Wide sidewalks always give way to dreaming. I am walking the same way as I had some years ago, only this time, there is something different. Though the wide sidewalks are the same, the way is the same, the thick air, the same, the bitter oranges speckled orange in their boughs now loaded white with expectant blossoms, in their way, the same. It is something else that is different. The structures and constructs of what momentarily insists on being my reality, yes, this is different. It is said that a writer needs solitude, well, I’ve done my share. Dreaming, the excess of dreaming, when the dream swallows the dream, when the deep sea chasm gives way to more deep sea chasm; Seville, a strange place to have lived out my penance. Too bad all I ate then was sand.

If the way is the same; those wide sidewalks the same; the metallic glare of chairs and tables, the same; dark complexions with black hair and undecipherable tongues, the same; the low yellow washed with deep crimson and the sea of white and more white topped by those bird-beaked antennas, the same: therefore, I too, must be the same. . . And so it was only a state of mind, a little screw that had twisted out and had remained for some time, a little loose. . . And now that it is corrected I can go on and on and on until the end of my time.

It is funny, all this and these memories of silent times and my raging mind, for it was all a determinism, a hard-cultured will that believed and still believes that this is how books are made. That the suffering is as much a part of the writing as the writing, like the Spanish are to living. Am I sure? Books are written without the struggle which is deep and true reflection; but will the structure stand the erosion of time? But who really wants to stand the erosion of time? The main thing, as I’ve found the main thing to be, is the deepest and truest part of my self and soul coming into communion with the deepest and truest part of your self and soul. I know this is how books are read. I know this is how books are written.

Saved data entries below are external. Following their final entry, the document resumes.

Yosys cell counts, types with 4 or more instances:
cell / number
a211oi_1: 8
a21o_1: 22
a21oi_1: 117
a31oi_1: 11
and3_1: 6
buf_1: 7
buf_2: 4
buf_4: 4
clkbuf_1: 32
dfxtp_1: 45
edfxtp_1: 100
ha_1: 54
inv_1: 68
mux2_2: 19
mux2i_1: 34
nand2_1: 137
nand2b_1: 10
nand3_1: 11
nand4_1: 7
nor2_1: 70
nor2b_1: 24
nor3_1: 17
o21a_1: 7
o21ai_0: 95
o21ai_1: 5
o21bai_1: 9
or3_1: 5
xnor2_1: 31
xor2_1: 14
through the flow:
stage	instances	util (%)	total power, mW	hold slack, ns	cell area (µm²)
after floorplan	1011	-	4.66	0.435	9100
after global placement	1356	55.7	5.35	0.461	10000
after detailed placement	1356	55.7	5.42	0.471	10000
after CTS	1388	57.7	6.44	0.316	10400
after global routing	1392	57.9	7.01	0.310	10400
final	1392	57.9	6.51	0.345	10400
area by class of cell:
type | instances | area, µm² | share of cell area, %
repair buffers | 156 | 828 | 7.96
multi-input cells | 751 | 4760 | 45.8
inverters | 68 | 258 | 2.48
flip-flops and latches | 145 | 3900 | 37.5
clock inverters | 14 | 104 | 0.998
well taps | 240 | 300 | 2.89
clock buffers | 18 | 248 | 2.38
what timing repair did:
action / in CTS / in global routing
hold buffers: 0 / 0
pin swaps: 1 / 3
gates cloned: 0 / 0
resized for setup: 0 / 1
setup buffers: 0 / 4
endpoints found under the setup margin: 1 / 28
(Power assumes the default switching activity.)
$ cat config.mk
export PLATFORM = sky130hd
export DESIGN_NAME = ppid_mul
export DESIGN_NICKNAME = d
export VERILOG_FILES = /design/src/ppid_pkg.sv /design/src/ppid_mul.sv
export SDC_FILE = /design/constraint.sdc
export NUM_CORES = 1
export LEC_CHECK = 0
export BUFFER_PORTS_ARGS = -buffer_cell sky130_fd_sc_hd__buf_2
export CORE_AREA = 5 5 199 201
export DETAILED_ROUTE_END_ITERATION = 12
export DIE_AREA = 0 0 204 206
export HOLD_SLACK_MARGIN = 0.12
export SLEW_MARGIN = 5
export SYNTH_ARGS = -nofsm -noshare
export SYNTH_HDL_FRONTEND = slang
export SYNTH_SLANG_ARGS = --single-unit
$ cat constraint.sdc
create_clock -name i_clk -period 23.9 [get_ports i_clk]
set_clock_uncertainty 0.1 [all_clocks]
set_input_delay 4.78 -clock i_clk [delete_from_list [all_inputs] [get_ports i_clk]]
set_output_delay 4.78 -clock i_clk [all_outputs]
set_load 0.01 [all_outputs]
$ cat src/ppid_pkg.sv
package ppid_pkg;

    localparam int MAX_VERTICES_DEF = 256;
    localparam int COORD_W = 16;
    localparam int DIFF_W  = 17;
    localparam int OPND_W  = 18;
    localparam int PROD_W  = 36;
    localparam int SUM_W   = 35;
    localparam int MAG_W   = 33;
    localparam int CSQ_W   = 66;
    localparam int DIST_W  = 17;
    localparam logic [DIST_W-1:0] DIST_SAT = 17'h1FFFF;

    localparam logic [1:0] MODE_CLEAR  = 2'd0;
    localparam logic [1:0] MODE_APPEND = 2'd1;
    localparam logic [1:0] MODE_QUERY  = 2'd2;

    typedef logic signed [SUM_W-1:0] t_sum;

    typedef enum logic [3:0] {
        S_IDLE,
        S_FETCH,
        S_LOAD,
        S_MUL,
        S_CSQ,
        S_DIV,
        S_SQRT,
        S_DONE
    } t_state;

    typedef enum logic {
        OP_DIV,
        OP_SQRT
    } t_op;

    typedef struct packed {
        logic start;
        t_op  op;
    } t_iter_ctl;

    typedef struct packed {
        logic busy;
        logic done;
    } t_iter_sts;

endpackage

$ cat src/ppid_mul.sv
module ppid_mul
    import ppid_pkg::*;
(
    input  logic                      i_clk,
    input  logic signed [OPND_W-1:0]  i_a,
    input  logic signed [OPND_W-1:0]  i_b,
    output logic signed [PROD_W-1:0]  o_prod
);

    logic signed [PROD_W-1:0] r_prod;

    // shared signed multiplier, product registered
    always_ff @(posedge i_clk) begin
        r_prod <= i_a * i_b;
    end

    assign o_prod = r_prod;

endmodule

==> impl_metrics.ini, run 1 <==
[yosys]
synth_compound_area_share_pct = 4.48
synth_edf_count = 0
synth_top_family_by_area = adder cells
synthArstFlopShare_pct = 0
syn_nets = 1837
muxShareOfSynthArea_pct = 0.165
synth_area_sq_um = 12900
ys_warn_count = 0
postSynthAreaPerCell_sq_um = 9.37
synth_area_leaders = fa_1 (51%), inv_1 (11%), ha_1 (9.0%)
synth_top_flop_cell = dfxtp_1
synth_top_cell_by_area = fa_1
synth-simple-area-share_pct = 15.4
synth-seq-cells = 36
netlist_top_cells_count = inv_1 (371), fa_1 (329), and2_1 (163)
ys_seq_area_share_pct = 5.58
yosys.area_share.xor_xnor_pct = 2.31
syn_inst = 1378
synthAdderAreaFrac_pct = 60.0
synthDistinctLibCells = 48
synth_top_area_share_pct = 51.0
yosysMostFrequentCell = inv_1

[sta]
period_share_pct = 47.3
rsz0062_at_grt = no
finalMaxSlewViolations = 0
relSlewSlack_pct = 48.7
fin_setup_tns_ps = 0
final.min_clock_period_ps = 11300
setup_violations = 0
worstMarginPinSlew_ps = 761
whs_ps = 4830
fmax_mhz = 88.5
final_hold_viol_count = 0

[detailed_routing]
drt-vias-per-instance = 4.62
vias = 8896
routedWlPerCell_microns = 16.4
drc = 0
wirelength_microns = 31700
antenna_left = 0
first_pass_iters = 4
drtIter0Drc = 387

[clocking]
cts.clk_slew.worst_paths_ps = 70
clockBufferDepth = 2
post-cts-setup-buffers = 0
cts-htree-levels = 2
cts_made_buffers = 5
clock_sinks = 36
ctsHoldBuffers = 0
cts_tree = done
ctsResizeCount = 0
cts_root_buffer = clkbuf_16

[critical_path]
cp_data_required_time_ps = 24030
max_stage_delay_ps = 880
cp_common_cell = fa_1
worstPathArrival_ps = 11440
worstPathMaxFanout = 18
slowest_stage = fa_1
path_cells = buf_2, nand2_1, fa_1, inv_1, fa_1, fa_1, fa_1, fa_1, inv_1, fa_1, inv_1, ha_1, and3_1, and4_1, o211ai_1, o211ai_1, o41ai_1, o2111ai_1, a21oi_1, xnor2_1
end_kind = register
worstSetupPathType = input port to register
critPathLaunchType = input port

[floorplanning]
start_util_pct = 34.5
die_h_microns = 206
die-area_sq_um = 42000
die_w_microns = 204
row_count = 71
ios = 73
core-area_sq_um = 37400

[flow_run]
maxCapViolCount = 0

[placed_design]
hpwl_microns = 27300
io_buffers = 72
dp.cells = 1918
gp_congestion = 0.824

[worst_hold_path]
hp-class = input port to register
whs_path_depth = 2

[grt]
antenna_found_initial = 1
grtUsageTotal_pct = 16.0
grt_max_degree = 20
grt_pass1_vias = 9724
grt_pass1_wl_microns = 52700
grt-ovfl-total = 0

[layout]
regArea_sq_um = 721
nNetsFinal = 1873
largest_reg_flops = 36
final_cells = 1927
drive_gt1_share_pct = 6.64
multi_input_area_sq_um = 10600
area_delta_synth_final_pct = 7.74
fillerInstances = 3763

[outcome]
status = finished, final reports clean
-- per-stage QoR --
stage	instance area [sq um]	worst slack, ps	utilization [%]
2_1_floorplan	12900	12990	-
3_3_place_gp	13800	12190	36.8
3_5_place_dp	13800	12230	36.8
4_1_cts	13900	12530	37.2
5_1_grt	13900	12150	37.2
6_report	13900	12600	37.2
-- worst max-delay path: cells and delay by family --
family	cells	cell delay (ps)
simple gates	3	680
xor+xnor	1	140
buf+inv	4	570
fa+ha+maj	7	3900
compound gates	5	1360
-- logic make-up (layout without fill, tap and decap cells) --
kind of cell               after synthesis  in the layout
AOI/OAI and AO/OA                       82             82
muxes                                    2              2
DFF                                     36             36
adders and majority gates              422            422
buffers and inverters                  415            452
and+or+nand+nor                        387            387
other                                    0              1
xor gates and xnor gates                34             34
-- layout make-up --
class                           instances  area share [%]
Clock inverter                          3           0.171
Sequential cell                        36            5.18
Multi-Input combinational cell        927            76.5
Tap cell                              511            4.60
Timing Repair Buffer                   73            2.64
Antenna cell                            1          0.0180
Clock buffer                            5           0.899
Inverter                              371            10.0
-- path summary, 6_finish.rpt --
kind / start / end / slack (ps)
setup / recovery: i_b[3] / o_prod[35]$_DFF_P_ / 12600
hold / removal: i_a[0] / o_prod[0]$_DFF_P_ / 4830
-- placed cells by master, fill, tap and decap left out, types with 3 or more instances in the layout --
cell | synthesis | layout
fa_1 | 329 | 329
a21oi_1 | 20 | 20
clkbuf_16 | 0 | 5
a31oi_1 | 5 | 5
buf_2 | 0 | 72
nor3_1 | 5 | 5
nand2b_1 | 9 | 9
xnor2_1 | 32 | 32
ha_1 | 93 | 93
a21o_1 | 8 | 8
a211o_1 | 3 | 3
o21ai_0 | 15 | 15
nand2_1 | 157 | 157
and2_1 | 163 | 163
o21bai_1 | 5 | 5
o211ai_1 | 5 | 5
nand3_1 | 6 | 6
nor2b_1 | 17 | 17
inv_1 | 371 | 371
dfxtp_1 | 36 | 36
nor2_1 | 18 | 18
a21boi_0 | 3 | 3
-- routing by layer --
metal,global-route usage (%),part of all wire (%),up-vias
met1,21.8,44,4579
met3,3.15,5.8,40
li1,-,-,4050
met2,26.7,49,227
met4,3.57,1.8,0
met5,0,0,-
Power of run 1 is not shown: default switching activity piles up to over one toggle a cycle in this logic, so the estimate is an artifact.
==> run 2: changes to the inputs <==
--- a/config.mk
+++ b/config.mk
@@ -5,10 +5,11 @@
 export SDC_FILE = /design/constraint.sdc
 export NUM_CORES = 1
 export LEC_CHECK = 0
+export ABC_AREA = 1
 export BUFFER_PORTS_ARGS = -buffer_cell sky130_fd_sc_hd__buf_2
-export CORE_AREA = 5 5 199 201
+export CORE_AREA = 5 5 206 208
 export DETAILED_ROUTE_END_ITERATION = 12
-export DIE_AREA = 0 0 204 206
+export DIE_AREA = 0 0 211 213
 export HOLD_SLACK_MARGIN = 0.12
 export SLEW_MARGIN = 5
 export SYNTH_ARGS = -nofsm -noshare
==> constraint.sdc (replaced) <==
create_clock -name i_clk -period 9.7 [get_ports i_clk]
set_clock_uncertainty 0.1 [all_clocks]
set_input_delay 1.94 -clock i_clk [delete_from_list [all_inputs] [get_ports i_clk]]
set_output_delay 1.94 -clock i_clk [all_outputs]
set_load 0.01 [all_outputs]
==> impl_metrics.ini, run 2 <==
[outcome]
status = finished, final reports clean

[layout]
largest_reg_flops = 36
area_delta_synth_final_pct = 6.50
fillerInstances = 4325
drive_gt1_share_pct = 5.50
final_common_cell = inv_1
nNetsFinal = 2293
diodes = 0
most-common-layout-cells = inv_1 (605), nand2_1 (503), fa_1 (329)

[grt]
antenna_found_initial = 0
grt_pass1_vias = 11900
grt-ovfl-total = 0
grtUsageTotal_pct = 16.3
grt_pass1_wl_microns = 59100
grt_max_degree = 19

[detailed_routing]
met1Wirelength_microns = 14300
wl_met3_microns = 1590
wirelength_microns = 34000
drc = 0
wl_met2_microns = 17800
drtIter0Drc = 542
routedWlPerCell_microns = 14.4
first_pass_iters = 5
top_layer_used = met4
drt-vias-per-instance = 4.44
antenna_left = 0
vias = 10500

[placed_design]
gp_congestion = 0.928
io_buffers = 72
hpwl_microns = 29100

[floorplanning]
row_count = 74
die-area_sq_um = 44900
core-area_sq_um = 40400
start_util_pct = 34.4
ios = 73
die_w_microns = 211
die_h_microns = 213

[yosys]
syn_nets = 2285
synthArstFlopShare_pct = 0
synth_top_cell_by_area = fa_1
synthDistinctLibCells = 26
synth_edf_count = 0
synth_top_flop_cell = dfxtp_1
netlist_top_cells_count = inv_1 (605), nand2_1 (503), fa_1 (329)
ys_seq_area_share_pct = 5.19
synth-seq-cells = 36
ys_warn_count = 0
postSynthAreaPerCell_sq_um = 7.61
synth_top_area_share_pct = 47.4
synth_area_leaders = fa_1 (47%), inv_1 (16%), nand2_1 (14%)
synth_area_sq_um = 13900
yosysMostFrequentCell = inv_1
syn_inst = 1826

[clocking]
cts_root_buffer = clkbuf_16
post-cts-setup-buffers = 0
cts_made_buffers = 5
ctsHoldBuffers = 0
ctsResizeCount = 0
clock_sinks = 36
clockBufferDepth = 2
cts-htree-levels = 2
cts.clk_slew.worst_paths_ps = 60
cts_tree = done

[sta]
period_share_pct = 76.1
fin_setup_tns_ps = 0
worstMarginPinSlew_ps = 556
final.min_clock_period_ps = 7380
relSlewSlack_pct = 62.9
finalMaxSlewViolations = 0
setup_violations = 0
fmax_mhz = 135
rsz0062_at_grt = no
final_hold_viol_count = 0

[critical_path]
worstPathMaxFanout = 18
critPathLaunchType = input port
worstPathArrival_ps = 7480
worstSetupPathType = input port to register
cp_data_required_time_ps = 9800
startpoint = i_a[17]
end_kind = register

[flow_run]
maxCapViolCount = 0

[worst_hold_path]
min-delay-start = i_b[0]
hp-class = input port to register
run 2: cells by family (layout without fill, tap and decap cells):
family,Yosys count,count (layout),synth area share (%)
buf+inv,679,688,18.3
simple gates,634,634,18.1
fa+ha+maj,422,422,55.8
compound gates,38,38,1.49
flops,36,36,5.19
xor+xnor,17,17,1.07
run 2: worst paths after layout:
check	end	slack, ps	cells after the start
min	o_prod[0]$_DFF_P_	1950	3
max	o_prod[26]$_DFF_P_	2320	23
run 2: worst max-delay path, stage by stage:
cell,delay (ps)
buf_2,310
nand2_1,160
inv_1,130
fa_1,460
inv_1,210
fa_1,450
inv_1,110
ha_1,430
inv_1,250
fa_1,540
inv_1,50
fa_1,530
inv_1,50
fa_1,470
inv_1,40
ha_1,350
nand2_1,130
nor2_2,180
inv_2,60
nor2_2,130
nand3_1,90
nand3_1,160
xor2_1,240
run 2: layout make-up:
type	count	area [sq um]	share of cell area [%]
Timing Repair Buffer	72	360	2.43
Clock inverter	3	18.8	0.127
Inverter	608	2280	15.4
Multi-Input combinational cell	1111	10600	71.8
Tap cell	532	666	4.50
Sequential cell	36	721	4.87
Clock buffer	5	125	0.845
run 2: through the flow:
stage	util (%)	setup WS, ps	std cells	area (sq um)	hold slack [ps]
2_1_floorplan	-	2420	1826	13900	2140
3_3_place_gp	36.3	2020	2359	14700	2240
3_5_place_dp	36.3	1950	2359	14700	2230
4_1_cts	36.7	2250	2367	14800	1940
5_1_grt	36.7	1880	2367	14800	1990
6_report	36.7	2320	2367	14800	1950
run 2: metal layers:
layer / vias to the layer above / global-route usage, %
met5: - / 0
met4: 0 / 2.53
met3: 31 / 2.07
met2: 217 / 30.3
met1: 5237 / 20.6
li1: 5024 / -
Power of run 2 is left out for the same reason.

I guess it is no coincidence all this coming up during the time of crucifixion: Semana Santa sent me to Spain. What elaborate golden floats! What flocks of curious on-lookers! What eerie and mystic costumes wear those marching Nazarenes! Hopping from one Catholic country to the next, how aware I am of the perpetuation of glory in selfless suffering. What a lousy breed! This human race and our archetypical constructs! Our circumambulation. What is it that holds us to our past mistakes? Our past mistakes. Is that how we get free of the clockwork? Where zenith and nadir are only common-type slang. Alleluia! Alleluia! Alleluia!